Influence of vintage, geographic location and cultivar on the structure of microbial communities associated with the grapevine rhizosphere in vineyards of San Juan Province, Argentina

Abstract

Soil microbiomes, as a primary reservoir for plant colonizing fungi and bacteria, play a major role in determining plant productivity and preventing invasion by pathogenic microorganisms. The use of 16S rRNA and ITS high-throughput amplicon sequencing for analysis of complex microbial communities have increased dramatically in recent years, establishing links between wine specificity and, environmental and viticultural factors, which are framed into the elusive terroir concept. Given the diverse and complex role these factors play on microbial soil structuring of agricultural crops, the main aim of this study is to evaluate how external factors, such as vintage, vineyard location, cultivar and soil characteristics, may affect the diversity of the microbial communities present. Additionally, we aim to compare the influence these factors have on the structuring of bacterial and fungal populations associated with Malbec grapevine rhizosphere with that of the more widespread Cabernet Sauvignon grapevine cultivar. Samples were taken from Malbec and Cabernet Sauvignon cultivars from two different vineyards in the San Juan Province of Argentina. Total DNA extracts from the rhizosphere soil samples were sequenced using Illumina's Miseq technology, targeting the V3-V4 hypervariable 16S rRNA region in prokaryotes and the ITS1 region in yeasts. The major bacterial taxa identified were Proteobacteria, Bacteroidetes and Firmicutes, while the major fungal taxa were Ascomycetes, Basidiomycetes, Mortierellomycetes and a low percentage of Glomeromycetes. Significant differences in microbial community composition were found between vintages and vineyard locations, whose soils showed variances in pH, organic matter, and content of carbon, nitrogen, and absorbable phosphorus.
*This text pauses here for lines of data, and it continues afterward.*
Background: an optimization exercise with open tools, aiming at small area, a short achievable clock period and few clock cycles per item. Do not read the settings as production practice. Where RTL was checked, it was by simulation tests only, not by an equivalence proof against the original. Power and IR drop assume default switching activity.

Design round_robin_sleep_scheduler_unit, start of the top module:
module round_robin_sleep_scheduler_unit (
  input  logic                clk_i,
  input  logic                rst_ni,
  input  logic                start,
  input  logic [17:0]         item_i,
  output logic                busy,
  input  logic                cfg_we_i,
  input  logic [7:0]          cfg_wdata_i,
  output logic                done_o,
  output logic [8:0]          result_o
);
For scale: about 2100 cells after synthesis, about 370 flip-flops, roughly 41 I/O pins, ~20000 um2 of cells after synthesis.
make LEC_CHECK=0 ABC_AREA=1 CAP_MARGIN=20 CORE_MARGIN=2 CORE_UTILIZATION=50 SETUP_SLACK_MARGIN=5 SLEW_MARGIN=20 finish   # period 8.0 ns
run.sh (not shown) runs the stock make flow with config.mk's settings and CLKGATE_MAP_FILE= SYNTH_SCRIPT=/design/flow/synth_recipe.tcl, a recipe that flattens the netlist after the stock synthesis.
The first run went through all stages and came out clean.
Edit:
- ABC_AREA: 1 -> default
- ABC_CLOCK_PERIOD_IN_PS: default -> 3000
What happened: Non-clock buffer count is higher by 109. Global-route usage barely changes. Power hardly moves. Routed wire length is lower by 0.39%. Utilization is higher by 4.4 points. Area after synthesis is lower by about 2.3%. Cell count is lower by about 13%. Die area is lower by about 2.2%. First-iteration DRC count is higher by about 11%. Clock-buffer cell count is higher by 2. Sequential cell count does not change.
No functional check of the RTL was part of any run of this note.

* * *

== the reference run ==
Another version of the RTL of round_robin_sleep_scheduler_unit (not shown whole).
Size: ~380 flip-flops, roughly 41 I/O pins, about 18,000 um^2 of cells after synthesis.
==> flow/design.v (excerpt) <==
module round_robin_sleep_scheduler_unit (
  input  logic                clk_i,
  input  logic                rst_ni,
  input  logic                start,
  input  logic [17:0]         item_i,
  output logic                busy,
  input  logic                cfg_we_i,
  input  logic [7:0]          cfg_wdata_i,
  output logic                done_o,
  output logic [8:0]          result_o
);
export LEC_CHECK = 0
export ABC_CLOCK_PERIOD_IN_PS = 3000
export CAP_MARGIN = 20
export CORE_MARGIN = 2
export CORE_UTILIZATION = 40
export SETUP_SLACK_MARGIN = 4.5
export SLEW_MARGIN = 20
create_clock -name core_clock -period 8.0 [get_ports {clk_i}]
The inputs of the trial run differ from those of the reference run as listed below.
# the reference run
export LEC_CHECK = 0
export ABC_CLOCK_PERIOD_IN_PS = 3000
export CAP_MARGIN = 20
export CORE_MARGIN = 2
export CORE_UTILIZATION = 40
export SETUP_SLACK_MARGIN = 4.5
export SLEW_MARGIN = 20
create_clock -name core_clock -period 8.0 [get_ports {clk_i}]
# the trial run
export LEC_CHECK = 0
export ABC_CLOCK_PERIOD_IN_PS = 3000
export CAP_MARGIN = 20
export CORE_MARGIN = 2
export CORE_UTILIZATION = 50
export CTS_BUF_LIST = sky130_fd_sc_hd__clkbuf_8
export CTS_CLUSTER_SIZE = 30
export SETUP_SLACK_MARGIN = 5
export SLEW_MARGIN = 20
create_clock -name core_clock -period 8.0 [get_ports {clk_i}]
## What came out
The trial run ends up with a proportion of power drawn by combinational gates that is 4.3 points higher than in the reference run.
For maximum frequency from static timing analysis, dividing the value from the reference run by the value from the trial run gives 0.886.
On overall power, the trial run does worse than the reference run.
From the reference run to the trial run the numbers moved as follows: clock buffer instance count of the final layout went up; number of global-route vias before repair shows an increase of 3.3%.
Compared with the reference run, the trial run shows number of non-clock buffers higher by about 40%.
Looking at share of layout cells above drive strength 1, the trial run sits above the reference run.
| global-route usage | lower: the reference run |
Data required time at the worst endpoint up 150 ps in the trial run wrt the reference run
No run of this note included a check of the RTL's function; only the layout flow was run.

* * *

Another version of the RTL of round_robin_sleep_scheduler_unit (not shown whole).
Size in the first run: ~2,100 cells after synthesis, roughly 350 flip-flops, about 41 I/O pins.
Design round_robin_sleep_scheduler_unit, start of the top module:
module round_robin_sleep_scheduler_unit (
  input  logic                clk_i,
  input  logic                rst_ni,
  input  logic                start,
  input  logic [17:0]         item_i,
  output logic                busy,
  input  logic                cfg_we_i,
  input  logic [7:0]          cfg_wdata_i,
  output logic                done_o,
  output logic [8:0]          result_o
);
Settings: LEC_CHECK=0, ABC_AREA=1, ABC_CLOCK_PERIOD_IN_PS=8000, CAP_MARGIN=20, CORE_MARGIN=2, CORE_UTILIZATION=50, SETUP_SLACK_MARGIN=5, SLEW_MARGIN=20; clock period 8.0 ns.
The baseline passed the timing, DRC and antenna checks.
Testbench counts at the start, summed over its fixed seeds: cycles 8,000, items 8,000.
==> next run, changes <==
ABC_AREA = default   (was 1)
ABC_CLOCK_PERIOD_IN_PS = default   (was 8000)
CTS_CLUSTER_DIAMETER = 100   (was default)
CTS_CLUSTER_SIZE = 30   (was default)
Effect:
- The new run produced a clean layout
- utilization shrinks by 1.5 points
- power falls by about 18%
- final cell count shrinks by about 27%
- fmax fell by about 0.6%
- wire length drops by about 13%
- register-to-register slack gets worse by 0.07 ns
- clock power shrinks by 44%
- non-clock buffer count increases by 13
- sequential power decreases by about 2%
- die area drops by about 7%
- setup slack got worse by 0.019 ns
Fig 1. Vintage boxplot of microbial species Richness (S) and Shannon Index (H’) values.

Boxplots (A) and (B) represent the fungal and prokaryotic species richness variations, respectively. Correspondingly, figures (C) and (D) represent the fungal and prokaryotic Shannon Index estimate variations. Pairwise-comparisons between vintages for (S) and (H’) in both communities are also established. The statistical analysis was done separately for each community that included an initial (S) and (H’) comparison between all three vintages using a Kruskal Wallis test (Richness: p = 0.0024 for fungi and p = 0.0142 for prokaryotes; Shannon Index: p = 0.0323 for prokaryotes). The identified pairwise-comparisons results were obtained through a post hoc Mann–Whitney Bonferroni adjusted test.

Fig 2. Non-metric Multidimensional Scaling (NMDS) of microbial communities by vintage, location, cultivar and plots.

(A) Fungal communities grouped according to the vintage, (B) location, (C) cultivar and (D) plot. (E) Prokaryotic communities grouped according to the vintage, (F) location, (G) cultivar and (D) plot. Samples were grouped at 20% of dissimilarity distance using the generalized Unifrac metric. P values to observe significant difference between communities were obtained through a PERMANOVA test, and are represented on the left hand corner of each figure.

Fig 3. Average relative abundance of the most dominant microbial communities according to the vintage, vineyard location and cultivar.

Identified fungal communities classified by (A) vintage year, (B) vineyard location and by (C) cultivar. Identified prokaryotic communities’ classified by (D) vintage year (E) vineyard location and (F) cultivar. Only the communities with abundance > 0.1% are represented.

Fig 4. Canonical Correspondence Analysis (CCA) of fungal and bacterial communities.

(A) Represents the CCA analysis of the main abundant fungal classes and (B) represents the CCA analysis of the main abundant bacterial classes classified. The 2015 samples are marked in red, the 2016 in green and the 2017 in blue.